### [Task instructions]
In the data that follows, give the number of lines containing the word "endpoints". Offer no additional comment.

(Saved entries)
## src/rtl/intc_pkg.sv

```systemverilog
package intc_pkg;

   localparam int unsigned DEF_LEVELS = 32;
   localparam int unsigned DEF_SRCS   = 8;

   // software request bit idx maps to priority idx - base + 1
   function automatic int sw_prio(input int idx, input int base);
      return idx - base + 1;
   endfunction

endpackage

```

## src/rtl/intc_level_bank.sv

```systemverilog
module intc_level_bank #(
   parameter int LEVELS = 32,
   parameter int SRCS   = 8,
   parameter int LVL_W  = 6,
   parameter int SRC_W  = 4
) (
   input  logic             clk,
   input  logic             rst_n,
   input  logic             post_v,
   input  logic [LVL_W-1:0] post_lvl,
   input  logic [SRC_W-1:0] post_src,
   input  logic             clr_v,
   input  logic [LVL_W-1:0] clr_lvl,
   input  logic [SRC_W-1:0] clr_src,
   input  logic             clr_all,
   output logic [LEVELS-1:0] status,
   output logic             post_bad,
   output logic             clr_bad
);

   logic post_ok, clr_ok;

   assign post_bad = post_v && ((post_lvl >= LVL_W'(LEVELS)) || (post_src >= SRC_W'(SRCS)));
   assign clr_bad  = clr_v  && ((clr_lvl  >= LVL_W'(LEVELS)) || (clr_src  >= SRC_W'(SRCS)));
   assign post_ok  = post_v && !post_bad;
   assign clr_ok   = clr_v  && !clr_bad;

   for (genvar l = 0; l < LEVELS; l++) begin : g_lvl
      logic [SRCS-1:0] pend;
      logic [SRCS-1:0] set_m, clr_m;

      assign set_m = (post_ok && post_lvl == LVL_W'(l)) ? (SRCS'(1) << post_src) : '0;
      assign clr_m = (clr_ok  && clr_lvl  == LVL_W'(l)) ? (SRCS'(1) << clr_src)  : '0;

      always_ff @(posedge clk or negedge rst_n) begin
         if (!rst_n)       pend <= '0;
         else if (clr_all) pend <= '0;
         else              pend <= (pend & ~clr_m) | set_m;   // set applied last: post wins
      end

      assign status[l] = |pend;
   end

endmodule

```

## src/rtl/intc_prio_merge.sv

```systemverilog
module intc_prio_merge
   import intc_pkg::*;
#(
   parameter int LEVELS  = 32,
   parameter int SW_MIN  = 4,
   parameter int SW_MAX  = 16,
   parameter int EXT_MIN = 16,
   parameter int EXT_MAX = 32,
   parameter int PRIO_W  = 5
) (
   input  logic [LEVELS-1:0] status,
   input  logic [LEVELS-1:0] sw_req,
   output logic [PRIO_W-1:0] prio,
   output logic [LEVELS-1:0] summary
);

   always_comb begin
      prio    = '0;
      summary = '0;
      for (int i = SW_MIN; i < SW_MAX; i++) begin
         if (sw_req[i]) begin
            prio       = PRIO_W'(sw_prio(i, SW_MIN));
            summary[i] = 1'b1;
         end
      end
      for (int i = EXT_MIN; i < EXT_MAX; i++) begin
         if (status[i]) begin
            prio       = PRIO_W'(i);
            summary[i] = 1'b1;
         end
      end
   end

endmodule

```

## src/rtl/intc_info_regs.sv

```systemverilog
module intc_info_regs #(
   parameter int LEVELS = 32,
   parameter int PRIO_W = 5
) (
   input  logic              clk,
   input  logic              rst_n,
   input  logic              take,
   input  logic [PRIO_W-1:0] prio,
   input  logic [LEVELS-1:0] summary,
   input  logic              commit,
   output logic [PRIO_W-1:0] hold_prio,
   output logic [LEVELS-1:0] hold_sum,
   output logic [LEVELS-1:0] summary_q,
   output logic [PRIO_W-1:0] intid_q,
   output logic              info_pending,
   output logic              stray_commit
);

   assign stray_commit = commit && !info_pending;

   always_ff @(posedge clk or negedge rst_n) begin
      if (!rst_n) begin
         hold_prio    <= '0;
         hold_sum     <= '0;
         summary_q    <= '0;
         intid_q      <= '0;
         info_pending <= 1'b0;
      end else begin
         if (take) begin
            hold_prio <= prio;
            hold_sum  <= summary;
         end
         if (commit && info_pending) begin
            intid_q   <= hold_prio;
            summary_q <= hold_sum;
         end
         info_pending <= take || (info_pending && !commit);
      end
   end

endmodule

```

## src/rtl/intc_leveled.sv

```systemverilog
module intc_leveled #(
   parameter int LEVELS     = intc_pkg::DEF_LEVELS,
   parameter int SRCS       = intc_pkg::DEF_SRCS,
   parameter int SW_MIN     = 4,
   parameter int SW_MAX     = 16,
   parameter int EXT_MIN    = 16,
   parameter int EXT_MAX    = 32,
   parameter bit ALIGN_GATE = 1'b1,
   localparam int LVL_W     = $clog2(LEVELS) + 1,
   localparam int SRC_W     = $clog2(SRCS) + 1,
   localparam int PRIO_W    = $clog2(LEVELS)
) (
   input  logic              clk,
   input  logic              rst_n,
   input  logic              post_v,
   input  logic [LVL_W-1:0]  post_lvl,
   input  logic [SRC_W-1:0]  post_src,
   input  logic              clr_v,
   input  logic [LVL_W-1:0]  clr_lvl,
   input  logic [SRC_W-1:0]  clr_src,
   input  logic              clr_all,
   input  logic [LEVELS-1:0] sw_req,
   input  logic [PRIO_W-1:0] threshold,
   input  logic [1:0]        pc_low,
   input  logic              commit,
   output logic              int_avail,
   output logic              take_req,
   output logic [LEVELS-1:0] summary_q,
   output logic [PRIO_W-1:0] intid_q,
   output logic              info_pending,
   output logic              err
);

   if (SW_MIN < 1 || SW_MIN >= SW_MAX || SW_MAX > LEVELS)
      $error("software band out of range");
   if (EXT_MIN < 1 || EXT_MIN >= EXT_MAX || EXT_MAX > LEVELS)
      $error("external band out of range");
   if (SW_MAX - SW_MIN >= LEVELS)
      $error("software priorities do not fit");

   logic [LEVELS-1:0] status;
   logic [LEVELS-1:0] summary;
   logic [LEVELS-1:0] hold_sum;
   logic [PRIO_W-1:0] prio;
   logic [PRIO_W-1:0] hold_prio;
   logic              post_bad, clr_bad, stray_commit;
   logic              aligned;

   if (ALIGN_GATE) begin : g_align
      assign aligned = (pc_low == 2'b00);
   end else begin : g_noalign
      assign aligned = 1'b1;
   end

   intc_level_bank #(.LEVELS(LEVELS), .SRCS(SRCS), .LVL_W(LVL_W), .SRC_W(SRC_W)) u_bank (
      .clk(clk), .rst_n(rst_n),
      .post_v(post_v), .post_lvl(post_lvl), .post_src(post_src),
      .clr_v(clr_v), .clr_lvl(clr_lvl), .clr_src(clr_src),
      .clr_all(clr_all), .status(status),
      .post_bad(post_bad), .clr_bad(clr_bad)
   );

   intc_prio_merge #(.LEVELS(LEVELS), .SW_MIN(SW_MIN), .SW_MAX(SW_MAX),
                     .EXT_MIN(EXT_MIN), .EXT_MAX(EXT_MAX), .PRIO_W(PRIO_W)) u_merge (
      .status(status), .sw_req(sw_req), .prio(prio), .summary(summary)
   );

   assign int_avail = aligned && (status != '0);
   assign take_req  = aligned && (prio > threshold);

   intc_info_regs #(.LEVELS(LEVELS), .PRIO_W(PRIO_W)) u_info (
      .clk(clk), .rst_n(rst_n), .take(take_req), .prio(prio), .summary(summary),
      .commit(commit), .hold_prio(hold_prio), .hold_sum(hold_sum),
      .summary_q(summary_q), .intid_q(intid_q),
      .info_pending(info_pending), .stray_commit(stray_commit)
   );

   always_ff @(posedge clk or negedge rst_n) begin
      if (!rst_n) err <= 1'b0;
      else        err <= err || post_bad || clr_bad || stray_commit;
   end

endmodule

```

## config.mk

```make
export PLATFORM = sky130hd
export DESIGN_NAME = intc_leveled
export DESIGN_NICKNAME = d
export VERILOG_FILES = /design/src/rtl/intc_pkg.sv /design/src/rtl/intc_level_bank.sv /design/src/rtl/intc_prio_merge.sv /design/src/rtl/intc_info_regs.sv /design/src/rtl/intc_leveled.sv
export SDC_FILE = /design/constraint.sdc
export NUM_CORES = 1
export LEC_CHECK = 0
export BUFFER_PORTS_ARGS = -buffer_cell sky130_fd_sc_hd__buf_2
export CAP_MARGIN = 20
export CORE_UTILIZATION = 25
export DETAILED_ROUTE_END_ITERATION = 7
export PLACE_DENSITY = 0.37
export SLEW_MARGIN = 10
export SYNTH_ARGS = -nofsm -noshare
export SYNTH_HDL_FRONTEND = slang
export SYNTH_SLANG_ARGS = --single-unit
```

## constraint.sdc

```tcl
create_clock -name clk -period 4 [get_ports clk]
set_input_delay 0.2 -clock clk [delete_from_list [all_inputs] [get_ports clk]]
set_output_delay 0.2 -clock clk [all_outputs]
set_load 0.01 [all_outputs]
```

==> results_dict.tcl <==
set metrics [dict create \
    cts_setup_buffers 0 \
    cp-end-kind "output pin" \
    wl_per_cell_um 21.9 \
    worstMarginPinSlew_ns 1.20 \
    drt_iter0_drc 917 \
    ant_nets 0 \
    cp_data_arrival_time_ns 3.62 \
    ys_ff_latch 324 \
    syn_area_mm2 0.0144 \
    grt_max_degree 119 \
    period_share_pct 95.4 \
    fmax_mhz 262 \
    critPathKind "reg -> out" \
    hpwl_um 31500 \
    rsz0062_at_grt "no" \
    yosys-mux-area-fraction_pct 3.36 \
    die_w_um 242 \
    vdd_drop_max_mv 0.235 \
    synth_top_cell_by_area "dfrtp_1" \
    drive_gt1_share_pct 14.8 \
    syn-instance-count 1585 \
    register_area_mm2 0.00811 \
    start_util_pct 25.4 \
    dieArea_mm2 0.0586 \
    finish.utilization_pct 30.3 \
    final_nets 1738 \
    die_h_um 242 \
    vias_per_cell 5.07 \
    drcViolationCount 0 \
    htreeDepth 2 \
    syn_area_per_cell_um2 9.10 \
    cts_tree "yes" \
    drt_wl_total_um 53600 \
    mostFrequentLayoutCell "nand2_1" \
    synth_area_leaders "dfrtp_1, o21ai_0, nand2_1, a21oi_1, mux2_2" \
    power_density_mw_per_mm2 437 \
    hold_violations 0 \
    synth.distinct_cells 44 \
    fin_crit_ns 3.82 \
    synth_seq_area_share_pct 56.2 \
    synth_flop_cell "dfrtp_1" \
    drt_first_pass_iters 5 \
    slew_headroom_pct 19.4 \
    slowest_delay_ns 0.54 \
    setup_viol 0 \
    async_flop_share_pct 100 \
    area_growth_syn_to_layout_pct 19.3 \
    synth_top_family_by_area "compound AO/OA/AOI/OAI gates" \
    track_usage_pct 18.3 \
    finClkSkew_ns 0.0127 \
    hold_path.class "in -> reg" \
    status "finished clean" \
    filler_cell_count 5992 \
    globalplace.congestion 0.769 \
    synthAdderAreaFrac_pct 0.434 \
    num_vias 12400 \
    drv_cap 0 \
    insertion_delay_ns 0.56 \
    placed_area_mm2 0.0158 \
    cts_made_buffers 40 \
    multiInputGateArea_mm2 0.00604 \
    synth_edf_count 0 \
    synth_xor_xnor_area_share_pct 0 \
    path_clk_slew_ns 0.06 \
    p_leak_nw 7.20 \
    antenna_found_initial 2 \
    yosysTopAreaCellShare_pct 56.2 \
    reg2reg_slack_ns 0.59 \
    cts_root_buf "clkbuf_16" \
    synth_simple_gate_area_share_pct 17.5 \
    critPathSlowestCell "or4_4" \
    path_cells "or4_4, nor2_4, nand3_2, nor4_2, and3_4, inv_1, ha_1, and3_1, a311oi_2, o21ai_4, inv_4, buf_2" \
    yosys_warnings 0 \
    crit_fanout 11 \
    grt-ovfl-total 0 \
    final_cell_mix "nand2_1, dfrtp_1, o21ai_0, a21oi_1, buf_2" \
    core_mm2 0.0567 \
    synth-compound-area-share_pct 19.6 \
    grt_pass1_wl_um 81700 \
    required_ns 3.80 \
    grt_pass1_vias 12500 \
    rows 87 \
    dp.cells 2366 \
    clock-sinks 324 \
    cts_buffer_depth 3 \
    timing.setup.tns_ns 0 \
    slew_violations 0 \
    start_kind "register" \
    port_buffers 81 \
    instances_no_fill 2445 \
    fin_area_mm2 0.0172 \
    ioPinCount 106 \
]
==> per-layer routing <==
metal	routed length [µm]	part of all wire [%]	vias up	global-route usage (%)
li1	-	-	5730	-
met4	1310	2.4	2	5.85
met5	13	0.024	-	0
met1	24600	46	6209	25.1
met2	25000	47	364	29.6
met3	2700	5.0	88	2.55
==> stage by stage <==
stage | hold WS, ns | worst slack (ns) | power (mW)
6_report | 0.120 | 0.184 | 7.52
5_1_grt | 0.148 | 0.0278 | 7.86
4_1_cts | 0.143 | 0.0412 | 7.66
3_5_place_dp | 0.368 | 0.340 | 4.19
3_3_place_gp | 0.369 | 0.403 | 4.19
2_1_floorplan | -0.0956 | 0.821 | 3.85
==> final timing paths <==
| check | start | to | cells past startpoint |
|---|---|---|---|
| hold / removal | pc_low[1] | u_info.hold_sum[15] | 6 |
| max in group asynchronous | rst_n | u_bank.g_lvl[28].pend[7] | 3 |
| setup / recovery | u_bank.g_lvl[20].pend[2] | take_req | 12 |
| min in group asynchronous | rst_n | u_info.summary_q[28] | 2 |
| setup reg to reg | u_bank.g_lvl[20].pend[2] | u_info.hold_sum[16] | 12 |
| hold reg to reg | u_info.hold_sum[6] | u_info.hold_sum[6] | 2 |
==> state kept, by name, summed over array words and instances (netlist names) <==
| register | flops |
|---|---|
| err | 1 |
| u_bank.g_lvl.pend | 256 |
| u_info.hold_prio | 5 |
| u_info.hold_sum | 28 |
| u_info.info_pending | 1 |
| u_info.intid_q | 5 |
| u_info.summary_q | 28 |
==> synth_stat cells (2+ instances only) <==
| cell type | number |
|---|---|
| a31oi_1 | 3 |
| clkbuf_1 | 86 |
| and2_1 | 6 |
| a211o_1 | 2 |
| a21oi_1 | 262 |
| nand3b_1 | 4 |
| buf_2 | 3 |
| or4_4 | 2 |
| nand3_1 | 15 |
| nor2b_1 | 10 |
| nand4_1 | 12 |
| nand2b_1 | 10 |
| o21ai_0 | 270 |
| and3_1 | 2 |
| dfrtp_1 | 324 |
| nor3_2 | 8 |
| inv_1 | 9 |
| nor4_2 | 2 |
| o31ai_1 | 3 |
| nand2_1 | 350 |
| nor4_1 | 66 |
| o21ai_1 | 3 |
| ha_1 | 5 |
| nor3_1 | 10 |
| a311oi_1 | 3 |
| buf_4 | 4 |
| mux2_2 | 43 |
| buf_1 | 3 |
| nor2_1 | 48 |
| nor3b_1 | 3 |
==> logic make-up after synthesis <==
logic type,after synthesis
AO/OA/AOI/OAI,553
flip-flops,324
buffers and inverters,106
other,1
adder cells (fa/ha/maj),5
AND/OR/NAND/NOR,553
multiplexers,43
==> report_power, final <==
group / switching (mW) / internal [mW]
clock network: 1.41 / 1.99
logic: 0.417 / 0.225
registers: 0.0692 / 3.42
==> critical path, delay by kind of cell (launching register included) <==
family	cells	cell delay [ns]
AO/OA/AOI/OAI	2	0.42
flip-flops	1	0.38
AND/OR/NAND/NOR	6	1.61
buffers and inverters	3	0.34
adder cells (fa/ha/maj)	1	0.30
==> final cells by class <==
class	count	area share [%]
antenna	1	0.0145
multi-input combinational	1158	35.1
tap	756	5.50
sequential	324	47.1
clock inverter	3	0.0873
inverter	10	0.233
timing repair buffer	134	5.21
clock buffer	59	6.76
==> repair_timing <==
action,in CTS,in global routing
endpoints found under the hold margin,120,0
hold buffers,16,0
setup endpoints to repair,1,1
pin swaps,0,1
resized for setup,6,7
Power figures use the tool's default switching activity.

### [Task response]
2